Data under study:
* * * * * * * * *
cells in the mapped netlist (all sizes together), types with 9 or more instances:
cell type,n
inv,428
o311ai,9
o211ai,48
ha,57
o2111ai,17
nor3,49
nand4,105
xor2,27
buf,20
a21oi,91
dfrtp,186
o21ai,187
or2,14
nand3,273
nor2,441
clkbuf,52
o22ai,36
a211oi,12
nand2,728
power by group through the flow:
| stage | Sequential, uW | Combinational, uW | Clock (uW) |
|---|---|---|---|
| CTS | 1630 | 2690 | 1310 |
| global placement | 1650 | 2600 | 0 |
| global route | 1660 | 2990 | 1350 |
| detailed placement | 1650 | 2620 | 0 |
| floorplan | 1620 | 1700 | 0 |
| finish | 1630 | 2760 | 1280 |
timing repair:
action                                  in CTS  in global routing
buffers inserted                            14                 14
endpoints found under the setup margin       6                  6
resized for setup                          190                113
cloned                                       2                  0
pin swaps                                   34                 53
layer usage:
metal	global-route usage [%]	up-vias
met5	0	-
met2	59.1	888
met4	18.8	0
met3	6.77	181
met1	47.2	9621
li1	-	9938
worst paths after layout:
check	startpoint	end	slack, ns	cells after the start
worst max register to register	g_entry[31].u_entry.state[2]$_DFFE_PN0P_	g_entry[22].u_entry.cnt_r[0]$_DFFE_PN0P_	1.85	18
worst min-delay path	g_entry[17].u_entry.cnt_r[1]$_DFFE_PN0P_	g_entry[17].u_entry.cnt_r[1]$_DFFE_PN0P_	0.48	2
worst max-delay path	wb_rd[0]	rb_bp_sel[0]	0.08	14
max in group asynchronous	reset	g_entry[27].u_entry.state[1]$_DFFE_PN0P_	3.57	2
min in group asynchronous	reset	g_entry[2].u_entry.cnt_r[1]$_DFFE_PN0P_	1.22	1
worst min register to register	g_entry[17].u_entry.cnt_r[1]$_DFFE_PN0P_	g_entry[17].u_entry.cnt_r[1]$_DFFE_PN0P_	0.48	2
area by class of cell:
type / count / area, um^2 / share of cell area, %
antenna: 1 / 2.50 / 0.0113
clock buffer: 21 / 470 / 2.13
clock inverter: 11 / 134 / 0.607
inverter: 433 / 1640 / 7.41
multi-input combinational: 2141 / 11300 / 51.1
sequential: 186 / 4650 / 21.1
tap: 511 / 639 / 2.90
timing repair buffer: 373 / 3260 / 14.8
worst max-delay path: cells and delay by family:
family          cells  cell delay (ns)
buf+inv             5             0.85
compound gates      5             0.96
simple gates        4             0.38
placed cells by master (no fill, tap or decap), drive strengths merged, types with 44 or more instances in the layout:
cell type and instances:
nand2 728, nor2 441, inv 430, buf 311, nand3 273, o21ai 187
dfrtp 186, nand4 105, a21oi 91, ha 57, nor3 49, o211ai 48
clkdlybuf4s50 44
`config.mk`:
```
export PLATFORM = sky130hd
export DESIGN_NAME = fetch_pc_unit
export DESIGN_NICKNAME = d
export VERILOG_FILES = /design/src/rtl/fetch_pkg.sv /design/src/rtl/fetch_if_id_reg.sv /design/src/rtl/fetch_pc_unit.sv
export SDC_FILE = /design/constraint.sdc
export NUM_CORES = 1
export LEC_CHECK = 0
export CAP_MARGIN = 20
export CORE_MARGIN = 2
export CORE_UTILIZATION = 35
export DETAILED_ROUTE_END_ITERATION = 7
export GPL_TIMING_DRIVEN = 0
export MAX_ROUTING_LAYER = met4
export PLACE_DENSITY_LB_ADDON = 0.3
export SYNTH_ARGS = -nofsm -noshare
export SYNTH_HDL_FRONTEND = slang
export SYNTH_SLANG_ARGS = --single-unit
```
`constraint.sdc`:
```
create_clock -name clock -period 1.5 [get_ports clock]
set_clock_uncertainty 0.1 [all_clocks]
set_input_delay 0.225 -clock clock [delete_from_list [all_inputs] [get_ports clock]]
set_output_delay 0.225 -clock clock [all_outputs]
set_load 0.02 [all_outputs]
```
`src/rtl/fetch_pkg.sv`:
```
// Shared definitions for the fetch stage: state encoding, default widths
// and the bubble instruction word.
package fetch_pkg;

  localparam int FETCH_PC_WIDTH    = 8;
  localparam int FETCH_INSTR_WIDTH = 32;

  // Bubble / NOP word written into the IF/ID latch when it is invalidated.
  localparam logic [FETCH_INSTR_WIDTH-1:0] FETCH_NOP = '0;

  typedef enum logic {
    RUN    = 1'b0,
    HALTED = 1'b1
  } fetch_state_t;

endpackage

```
`src/rtl/fetch_if_id_reg.sv`:
```
// IF/ID pipeline latch. Captures the fetched instruction and its successor
// PC on the falling edge of clock.
//   clock, reset     stage clock (falling edge), synchronous active-high reset
//   flush            invalidate the latch (flush or branch redirect)
//   hold             stall: keep all three outputs
//   bubble           fetch is halted: emit an invalid, all-zero instruction
//   instrIn          instruction word for the current fetch address
//   pcNextIn         fetch address + step, travels with the instruction
//   instrOut, pcNextOut, validOut   latched values to decode
module fetch_if_id_reg
  import fetch_pkg::*;
#(
  parameter int PC_WIDTH    = FETCH_PC_WIDTH,
  parameter int INSTR_WIDTH = FETCH_INSTR_WIDTH
) (
  input  logic                   clock,
  input  logic                   reset,
  input  logic                   flush,
  input  logic                   hold,
  input  logic                   bubble,
  input  logic [INSTR_WIDTH-1:0] instrIn,
  input  logic [PC_WIDTH-1:0]    pcNextIn,
  output logic [INSTR_WIDTH-1:0] instrOut,
  output logic [PC_WIDTH-1:0]    pcNextOut,
  output logic                   validOut
);

  localparam logic [INSTR_WIDTH-1:0] NOP = INSTR_WIDTH'(FETCH_NOP);

  // NOTE: sequential state uses non-blocking assignments so every register
  // samples pre-edge values, independent of statement order.
  always_ff @(negedge clock) begin
    if (reset) begin
      instrOut  <= NOP;
      pcNextOut <= '0;
      validOut  <= 1'b0;
    end else if (flush) begin
      instrOut  <= NOP;
      pcNextOut <= '0;
      validOut  <= 1'b0;
    end else if (hold) begin
      // NOTE: a branch with no assignment inside a clocked block is a
      // register enable, not a latch; the flops simply keep their value.
    end else if (bubble) begin
      // pcNextOut is meaningless while validOut=0, so it is left as is.
      instrOut <= NOP;
      validOut <= 1'b0;
    end else begin
      instrOut  <= instrIn;
      pcNextOut <= pcNextIn;
      validOut  <= 1'b1;
    end
  end

endmodule

```
`src/rtl/fetch_pc_unit.sv`:
```
// Fetch stage: PC register, next-PC selection, RUN/HALTED control and the
// IF/ID latch. All state changes on the falling edge of clock.
//   clock, reset          stage clock, synchronous active-high reset
//   notEnable             stall from the hazard unit (holds PC and IF/ID)
//   branchTaken/Target    redirect; wins over stall and halt
//   flush                 invalidate IF/ID only
//   halt, resume          enter / leave HALTED
//   instrIn               instruction memory data for pcOut
//   pcOut                 fetch address
//   pcNextOut, instrOut, validOut   IF/ID contents to decode
//   halted                1 while in HALTED
module fetch_pc_unit
  import fetch_pkg::*;
#(
  parameter int          PC_WIDTH    = FETCH_PC_WIDTH,
  parameter int          INSTR_WIDTH = FETCH_INSTR_WIDTH,
  parameter int unsigned RESET_PC    = 0,
  parameter int unsigned PC_STEP     = 1
) (
  input  logic                   clock,
  input  logic                   reset,
  input  logic                   notEnable,
  input  logic                   branchTaken,
  input  logic [PC_WIDTH-1:0]    branchTarget,
  input  logic                   flush,
  input  logic                   halt,
  input  logic                   resume,
  input  logic [INSTR_WIDTH-1:0] instrIn,
  output logic [PC_WIDTH-1:0]    pcOut,
  output logic [PC_WIDTH-1:0]    pcNextOut,
  output logic [INSTR_WIDTH-1:0] instrOut,
  output logic                   validOut,
  output logic                   halted
);

  localparam logic [PC_WIDTH-1:0] PC_RESET_VAL = RESET_PC[PC_WIDTH-1:0];
  localparam logic [PC_WIDTH-1:0] PC_INC       = PC_STEP[PC_WIDTH-1:0];

  fetch_state_t        state, state_next;
  logic [PC_WIDTH-1:0] pc_inc, pc_next;
  logic                in_halt;

  // ---------------- state machine ----------------
  always_ff @(negedge clock) begin
    if (reset) state <= RUN;
    else       state <= state_next;
  end

  always_comb begin
    state_next = state;
    case (state)
      RUN:     if (halt)   state_next = HALTED;
      HALTED:  if (resume) state_next = RUN;
      default: state_next = RUN;
    endcase
  end

  always_comb begin
    in_halt = (state == HALTED);
    halted  = in_halt;
  end

  // ---------------- PC ----------------
  // Wraps modulo 2^PC_WIDTH through natural truncation.
  assign pc_inc = pcOut + PC_INC;

  // The halt request edge still increments: the hold keys off the current
  // state, not the halt input.
  always_comb begin
    pc_next = pc_inc;
    if (branchTaken)               pc_next = branchTarget;
    else if (in_halt || notEnable) pc_next = pcOut;
  end

  always_ff @(negedge clock) begin
    if (reset) pcOut <= PC_RESET_VAL;
    else       pcOut <= pc_next;
  end

  // ---------------- IF/ID latch ----------------
  fetch_if_id_reg #(
    .PC_WIDTH    (PC_WIDTH),
    .INSTR_WIDTH (INSTR_WIDTH)
  ) u_if_id (
    .clock     (clock),
    .reset     (reset),
    .flush     (flush | branchTaken),
    .hold      (notEnable),
    .bubble    (in_halt),
    .instrIn   (instrIn),
    .pcNextIn  (pc_inc),
    .instrOut  (instrOut),
    .pcNextOut (pcNextOut),
    .validOut  (validOut)
  );

endmodule

```
==> summary.txt <==
Die
  • Core box area: 0.00517 mm^2
  • Height of the chip: 77.5 um
  • Row count: 26
  • Die width: 77.5 um
  • Initial core utilization: a little over a third
  • Die Area: 0.00601 mm^2
  • # IOs: 97

Synth
  • Post-synthesis xor/xnor area fraction: 2.31%
  • Main combinational cell family by area after synthesis: compound AO/OA/AOI/OAI gates
  • Synth cell types: 31
  • Post-synthesis mux area share: less than 1%
  • Cell area after synthesis: 0.00189 mm^2
  • Syn_nets: 255
  • Synth Area per Inst: 9.15 um^2
  • Synth Area in Compound Gates: around 23%
  • Sequential share of the synthesized area: 52.9%
  • Synthesized flop and latch total: 50
  • Synth Area in Adders: 0.661%
  • Yosys warning count: 0
  • Area share of the leading cell type in the synthesized netlist: 52.9%
  • Simple-Gate Fraction of Synth Area: 17.0%
  • Synth area leader: dfxtp_1
  • Cells after Synth: 207
  • Largest cells by area after synthesis: dfxtp_1 (53%), a22oi_1 (13%), nor2_1 (8.3%)

Place
  • Placed cell area: 0.00309 mm^2
  • GPL Wtd Cong: 0.809
  • Setup WS pre-CTS: -1.06 ns
  • PortBufs: 96
  • Placed Instances: 373
  • Final HPWL DP: 3820 um

Setup path
  • Worst reg2reg path startpoint: pcOut[0]
  • Worst reg-to-reg setup slack: -0.36 ns
  • Slowest CP cell: dfxtp_4
  • R2R Path End: pcOut[6]
  • Crit path max-delay family: flip-flops
  • Critical Path AT: 1.72 ns
  • R2R cell count: 6
  • CP Cell Sequence: buf_6
  • Worst-path maximum fanout: 2
  • Slowest stage delay, CP: between 0.3 and 0.4 ns
  • Startpoint Class: register
  • Critical Setup Path Class: reg -> out
  • Worst path buffer plus inverter count: 1
  • Data required, critical path: 1.17 ns
  • CP Capture Type: primary output

Layout
  • Share of layout cells above drive strength 1: 65.1%
  • Layout Cells excl Fill: 485
  • Finished Cell Area: 0.00474 mm^2
  • Layout area overhead: 150%
  • ANT cells: 0
  • Layout Nets: roughly 460
  • Fin util: about 92%

Power
  • Worst vdd ir: 0.000656 V
  • Seq pwr share: 36.7%
  • Comb pwr share: 23.7%
  • Switching pwr: 1.44 mW
  • Leak: 2.02 nW
  • P per Cell Area: between 800 and 900 mW/mm^2
  • Clock power frac: approximately 40%
  • Internal power: ~2.4 mW
  • Sw frac: 37.6%

Clock tree
  • Clk Latency, worst-skew pair: 0.45 ns
  • H-tree Lvls: 2
  • CTS tree: done
  • Total CTS buffers: 5
  • Total clock sinks: 50
  • Worst-path clk slew: 0.12 ns
  • Clock Tree Root: clkbuf_8
  • Post-cts hold buffer count: 0
  • Clk buf depth: 2

Drt
  • TritonRoute pass-1 iters: 4
  • Average via count per standard cell: 5.38
  • Met2 WL: 4920 um
  • DRT iter0 DRCs: 108
  • Met3 wire length: 671 um
  • Met1 Wirelength: about 3600 um
  • Vias: 2611
  • Wirelength per Cell: 19.5 um
  • DRC: 0
  • Final wirelength: 9470 um
  • DR top layer: met4
  • Final ANT Viol Nets: 0

Min path
  • Worst hold path type: reg -> reg
  • Worst Hold End: u_if_id.pcNextOut[1]
  • Hold path cells: 2
  • HP Start: u_if_id.pcNextOut[1]

Outcome
  • Status: finished, violations left
  • Failing checks: negative setup slack

STA
  • Setup ws final: -0.542 ns
  • RSZ-0062 raised after global routing: yes
  • Max-slew headroom: 74.7%
  • Worst Tran Pin Value: 0.377 ns
  • Final max-slew violation count: 0
  • Final setup fails: 99
  • Endpoints failing hold: 0

Global route
  • Largest net degree at the start of global routing: 17
  • First-pass GRT wire length: 11400 um
  • Vias in the first global route: between 2000 and 2500
  • GR Overflow Total: 0
  • Gr usage total: 24.3%
  • Antenna violations before repair: 0

Flow run
  • Maxcap violations: 0
## config.mk

```make
export PLATFORM = sky130hd
export DESIGN_NAME = sad_lane_packer
export DESIGN_NICKNAME = d
export VERILOG_FILES = /design/src/rtl/me_pkg.sv /design/src/rtl/abs_diff.sv /design/src/rtl/sad_lane_packer.sv
export SDC_FILE = /design/constraint.sdc
export NUM_CORES = 1
export LEC_CHECK = 0
export ABC_AREA = 1
export BUFFER_PORTS_ARGS = -buffer_cell sky130_fd_sc_hd__buf_2
export CORE_MARGIN = 4
export CORE_UTILIZATION = 27
export CTS_CLUSTER_SIZE = 24
export DETAILED_ROUTE_END_ITERATION = 8
export GPL_TIMING_DRIVEN = 0
export PLACE_DENSITY = 0.43
export SETUP_SLACK_MARGIN = 0.5
export SKIP_LAST_GASP = 1
export SYNTH_ARGS = -nofsm -noshare
export SYNTH_HDL_FRONTEND = slang
export SYNTH_SLANG_ARGS = --single-unit
```

## constraint.sdc

```tcl
create_clock -name clk -period 8.6 [get_ports clk]
set_clock_uncertainty 0.05 [all_clocks]
set_input_delay 1.29 -clock clk [delete_from_list [all_inputs] [get_ports clk]]
set_output_delay 1.29 -clock clk [all_outputs]
set_load 0.05 [all_outputs]
```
* * * * * * * * *
Look through the entries above and find each line where the word "more" occurs; copy those lines.

cells in the mapped netlist (all sizes together), types with 9 or more instances:
placed cells by master (no fill, tap or decap), drive strengths merged, types with 44 or more instances in the layout:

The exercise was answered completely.